Build and Automate a Serverless Data Lake Using AWS


AllCloud Blog:
Cloud Insights and Innovation

Data has become a crucial part of every business. It flows in from all sides of an organization, whether it’s unstructured data from resources like IoT sensors, application logs, clickstreams, or structured data from transaction applications, relational databases, and spreadsheets. 

This flow structure has resulted in a need to maintain a single source of truth and automate the entire pipeline–from data ingestion to transformation and analytic–> extract value from the data quickly.

There is a growing concern over the complexity of data analysis as the data volume, velocity, and variety increases. The concern stems from the number and complexity of steps it takes to get data to a state that is usable by business users. Often data engineering teams spend most of their time building and optimizing extract, transform, and load (ETL) pipelines. Automating the entire process can reduce the time to value and cost of operations. This post describes how to create a fully automated data cataloging and ETL pipeline to transform your data and explains how to build and automate a serverless data lake using AWS services.

This blog post is intended to review a step-by-step breakdown on how to build and automate a serverless data lake using AWS services. The post is based on my GitHub Repo that explains how to build serverless data lake on AWS. For more in depth information, you can review the project in the Repo. 

Overview

When organizations build a serverless data lake, they usually start with Amazon S3 as the primary data store. Given the scalability and high availability of Amazon S3, it is best suited as the single source of truth for our data.

Various techniques can be used to ingest and store data in Amazon S3. For example, we can use Amazon Kinesis Data Firehose to ingest streaming data or AWS Database Migration Service (AWS DMS) to ingest relational data from existing databases. We can use AWS DataSync to ingest files from an on-premises Network File System (NFS). There are numerous possibilities.

Ingested data lands in Amazon S3 buckets that are referred to as ‘The Raw Zone’. To make that data available, we have to catalog its schema in the AWS Glue Data Catalog. We can do this using an AWS Lambda function invoked by an Amazon S3 trigger to start an AWS Glue crawler that catalogs the data. When the crawler is finished creating the table definition, we invoke a second Lambda function using an Amazon CloudWatch Events rule. This step starts an AWS Glue ETL job to process and output the data into another Amazon S3 bucket that we refer to as ‘the processed zone’.
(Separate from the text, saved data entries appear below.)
$ cat src/hdl/vdp_pkg.sv
package vdp_pkg;

    typedef logic [15:0] word_t;        // vram, register and palette word
    typedef logic [15:0] vaddr_t;       // vram word address
    typedef logic  [7:0] byte_t;        // host bus byte
    typedef logic  [3:0] reg_num_t;     // host register number
    typedef logic  [3:0] nib_mask_t;    // one enable per nibble
    typedef logic  [7:0] color_idx_t;   // palette index
    typedef logic [11:0] rgb_t;         // 4:4:4 colour
    typedef logic  [3:0] intr_t;        // interrupt bits
    typedef logic  [7:0] coord_t;       // display counter

    // host register map
    localparam reg_num_t REG_VRAM_ADDR   = 4'h0;
    localparam reg_num_t REG_VRAM_DATA   = 4'h1;
    localparam reg_num_t REG_WR_MASK     = 4'h2;
    localparam reg_num_t REG_PAL_ADDR    = 4'h3;
    localparam reg_num_t REG_PAL_DATA    = 4'h4;
    localparam reg_num_t REG_INTR_MASK   = 4'h5;
    localparam reg_num_t REG_INTR_CLEAR  = 4'h6;   // write clears, read gives status
    localparam reg_num_t REG_INTR_SIGNAL = 4'h7;

    // tiny frame, pixels and lines
    localparam int H_VISIBLE    = 16;
    localparam int H_SYNC_START = 18;
    localparam int H_SYNC_END   = 20;
    localparam int H_TOTAL      = 24;
    localparam int V_VISIBLE    = 8;
    localparam int V_SYNC_START = 9;
    localparam int V_SYNC_END   = 10;
    localparam int V_TOTAL      = 12;

    localparam int WORDS_PER_LINE = H_VISIBLE / 2;  // two pixels per word

    localparam int VRAM_WORDS  = 256;               // short vram, address wraps
    localparam int VRAM_AW     = $clog2(VRAM_WORDS);
    localparam int PAL_ENTRIES = 256;

    localparam int INTR_VBLANK = 0;                 // raised at start of vsync

    typedef enum logic [1:0] {
        IDLE,
        VRAM_WRITE,
        VRAM_READ,
        PAL_WRITE
    } regs_state_e;

endpackage

$ cat src/hdl/palette_out.sv
`default_nettype none
`timescale 1ns/1ps

module palette_out(
    input  wire logic                   clk,
    input  wire logic                   reset_i,
    input  wire logic                   pal_wr_i,
    input  wire vdp_pkg::color_idx_t    pal_addr_i,
    input  wire vdp_pkg::word_t         pal_data_i,
    input  wire vdp_pkg::color_idx_t    color_idx_i,
    input  wire logic                   hsync_i,
    input  wire logic                   vsync_i,
    input  wire logic                   de_i,
    output logic                  [3:0] red_o,
    output logic                  [3:0] green_o,
    output logic                  [3:0] blue_o,
    output logic                        hsync_o,
    output logic                        vsync_o,
    output logic                        dv_de_o
);

vdp_pkg::word_t pal_mem [vdp_pkg::PAL_ENTRIES];
vdp_pkg::rgb_t  rgb_q;

always_ff @(posedge clk) begin
    if (pal_wr_i) begin
        pal_mem[pal_addr_i] <= pal_data_i;
    end
end

// lookup and sync share one register stage
always_ff @(posedge clk) begin
    if (reset_i) begin
        rgb_q   <= '0;
        hsync_o <= 1'b0;
        vsync_o <= 1'b0;
        dv_de_o <= 1'b0;
    end else begin
        rgb_q   <= de_i ? pal_mem[color_idx_i][11:0] : '0;   // black in blanking
        hsync_o <= hsync_i;
        vsync_o <= vsync_i;
        dv_de_o <= de_i;
    end
end

assign red_o   = rgb_q[11:8];
assign green_o = rgb_q[7:4];
assign blue_o  = rgb_q[3:0];

endmodule

`default_nettype wire

$ cat config.mk
export PLATFORM = sky130hd
export DESIGN_NAME = palette_out
export DESIGN_NICKNAME = d
export VERILOG_FILES = /design/src/hdl/vdp_pkg.sv /design/src/hdl/palette_out.sv
export SDC_FILE = /design/constraint.sdc
export NUM_CORES = 2
export LEC_CHECK = 0
export ABC_AREA = 1
export BUFFER_PORTS_ARGS = -buffer_cell sky130_fd_sc_hd__buf_4
export CELL_PAD_IN_SITES_DETAIL_PLACEMENT = 1
export CELL_PAD_IN_SITES_GLOBAL_PLACEMENT = 2
export CORE_MARGIN = 3
export CORE_UTILIZATION = 44
export DETAILED_ROUTE_END_ITERATION = 6
export PLACE_DENSITY = 0.84
export SLEW_MARGIN = 15
export SYNTH_ARGS = -nofsm -noshare
export SYNTH_HDL_FRONTEND = slang
export SYNTH_SLANG_ARGS = --single-unit
$ cat constraint.sdc
create_clock -name clk -period 2.4 [get_ports clk]
set_input_delay 0.12 -clock clk [delete_from_list [all_inputs] [get_ports clk]]
set_output_delay 0.12 -clock clk [all_outputs]
set_load 0.005 [all_outputs]
==> flow_metrics.tcl <==
set metrics [dict create \
    post-route-drc-count 0 \
    final_common_cell "nand2_1" \
    min_period_ps 2350 \
    final_area_mm2 0.146 \
    clk_latency_ps 890 \
    die_h_um 539 \
    initial_utilization 0.445 \
    netlist_instances 10300 \
    powerDensity_mw_per_mm2 798 \
    postCtsResizedCells 0 \
    maxCapViolCount 0 \
    ant_nets 0 \
    skew_ps 48.2 \
    grt_max_degree 98 \
    hpwl_mm 266 \
    die_width_um 539 \
    finalMaxSlewViolations 0 \
    via_count 88100 \
    post-cts-setup-buffers 0 \
    seqPwrFrac 0.509 \
    ys_types 18 \
    p_clk_frac 0.420 \
    setup-violations-final 0 \
    criticalPathCategory "in -> reg" \
    p_leak_nw 52.1 \
    outcome "completed" \
    path_common_cell "nand3_1" \
    tightest_slew_ps 907 \
    syn_area_mm2 0.125 \
    ios 53 \
    pre_cts_ws_ps -659 \
    wl_per_cell_um 28.1 \
    final_cell_mix "nand2_1 (3096), edfxtp_1 (3072), nand3_1 (2895)" \
    rsz0062_at_grt "no" \
    clk_pin_slew_ps 60 \
    worstSetupEndpointType "flip-flop" \
    utilization 0.521 \
    switchingPower_mw 27.0 \
    via_per_inst 5.88 \
    hold_depth 6 \
    rr_worst_depth 10 \
    gr-total-overflow 0 \
    port_buffers 48 \
    cts_buffers 327 \
    synth.avg_cell_area_um2 12.1 \
    cts.sinks 3087 \
    path_cells "buf_8 -> inv_16 -> buf_4 -> buf_12 -> buf_4 -> nand2_1 -> nand3_1 -> nand3_1 -> nand3_1 -> nand3_1 -> nand3_1 -> nand3_1 -> nand3_1 -> nand2_1 -> nor2_1" \
    maxSlewHeadroom 0.395 \
    area_delta_synth_final_pct 17.1 \
    antenna_found_initial 18 \
    cts_tree "done" \
    yosysWarnings 0 \
    path_max_fanout 65 \
    htreeDepth 5 \
    grt_pass1_wl_mm 616 \
    wl_mm 420 \
    clk_root_buffer_cell "clkbuf_16" \
    min_path_type "in -> reg" \
    nNetsFinal 11000 \
    pwr-share-comb 0.071 \
    holdBufCountCts 22 \
    sw_frac_of_total 0.231 \
    fin_ws_ps 51.6 \
    die_area_mm2 0.290 \
    required_ps 3190 \
    slowest_delay_ps 360 \
    drive_gt1_frac 0.128 \
    crit_arrival_ps 3140 \
    grt_usage 0.283 \
    rows 194 \
    grt_pass1_vias 92300 \
    coreArea_mm2 0.281 \
    clk_path_buf_depth 4 \
    place_area_mm2 0.136 \
    syn_nets 10400 \
    yosysSeqAreaShare 0.741 \
    finalHoldViolations 0 \
    start_kind "primary input" \
    gp_congestion 0.889 \
    max_clock_freq_mhz 426 \
    power.internal_mw 89.8 \
    cpMaxStageDelayCell "nand3_1" \
    drt_iter0_drc 9992 \
    ys_seq_elements 3087 \
    firstDrtPassIters 5 \
    finalCritPeriodShare 0.978 \
    vdd_drop_max_v 0.000706 \
]
==> layer usage <==
layer	track usage	part of all wire	up-vias
met5	0	0.00011	-
met4	0.140	0.055	6
met3	0.0392	0.070	915
met2	0.468	0.49	3791
met1	0.369	0.39	45200
li1	-	-	38100
==> area by class of cell <==
class	instances	area, um2
multi-input cells	6504	28200
inverters	42	199
clock buffers	410	8600
clock inverters	166	1530
flip-flops and latches	3087	92500
diodes	13	32.5
well taps	3724	4660
repair buffers	1022	10400
fillers	28600	135000
==> Yosys cell counts <==
library cell | number | area, um2
buf_1 | 67 | 251
buf_4 | 86 | 646
inv_2 | 1 | 3.75
dfxtp_1 | 15 | 300
clkbuf_1 | 142 | 533
buf_6 | 69 | 777
clkinv_1 | 2 | 7.51
nand3_1 | 2895 | 14500
o21ai_0 | 48 | 240
nor2_1 | 406 | 1520
buf_2 | 346 | 1730
inv_4 | 1 | 6.26
buf_8 | 1 | 15.0
nand2_1 | 3107 | 11700
edfxtp_1 | 3072 | 92200
o22ai_1 | 24 | 150
inv_1 | 38 | 143
a21oi_1 | 24 | 120
==> worst paths after layout <==
path	startpoint	endpoint	slack, ps
worst min register to register	pal_mem[45][8]	rgb_q[8]	1170
worst max register to register	pal_mem[140][0]	rgb_q[0]	120
worst min-delay path	pal_addr_i[5]	pal_mem[229][4]	100
worst max-delay path	color_idx_i[0]	rgb_q[0]	50
==> flip-flops by register name (all words and copies together), names as in the netlist <==
name     count
dv_de_o      1
vsync_o      1
hsync_o      1
pal_mem   3072
rgb_q       12
==> power by group through the flow <==
stage | clock network (mW) | logic (mW) | registers, mW
floorplan | 0 | 3.71 | 60.6
global placement | 0 | 7.88 | 60.6
detailed placement | 0 | 8.13 | 60.6
CTS | 49.5 | 8.24 | 59.5
global route | 51.6 | 8.82 | 59.4
finish | 49.0 | 8.28 | 59.5
==> kinds of logic after synthesis <==
| group | count (synthesis) | synth area share |
|---|---|---|
| DFF | 3087 | 0.741 |
| and+or+nand+nor | 6408 | 0.222 |
| buffers and inverters | 753 | 0.0330 |
| AOI/OAI and AO/OA | 96 | 0.00409 |
==> critical path, delay by kind of cell <==
family | cells | cell delay, ps
buffers and inverters | 5 | 1090
AND/OR/NAND/NOR | 10 | 1750
==> per-stage QoR <==
stage | power, mW | TNS [ps] | hold slack [ps] | cells
final | 117 | 0 | 100 | 15000
after floorplan | 64.3 | 0 | 191 | 10300
after global routing | 120 | 0 | 52.9 | 15000
after global placement | 68.5 | -5830 | 292 | 14400
after detailed placement | 68.7 | -6320 | 304 | 14400
after CTS | 117 | 0 | 24.3 | 15000
Power figures use the tool's default switching activity.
The AWS Glue ETL job converts the data to Apache Parquet format and stores it in the processed S3 bucket. We can modify the ETL job to achieve other objectives, like more granular partitioning, compression, or enriching of the data. Monitoring and notification is an integral part of the automation process. As soon as the ETL job finishes, another CloudWatch rule sends us an email notification using an Amazon Simple Notification Service (Amazon SNS) topic. This notification indicates that our data was successfully processed.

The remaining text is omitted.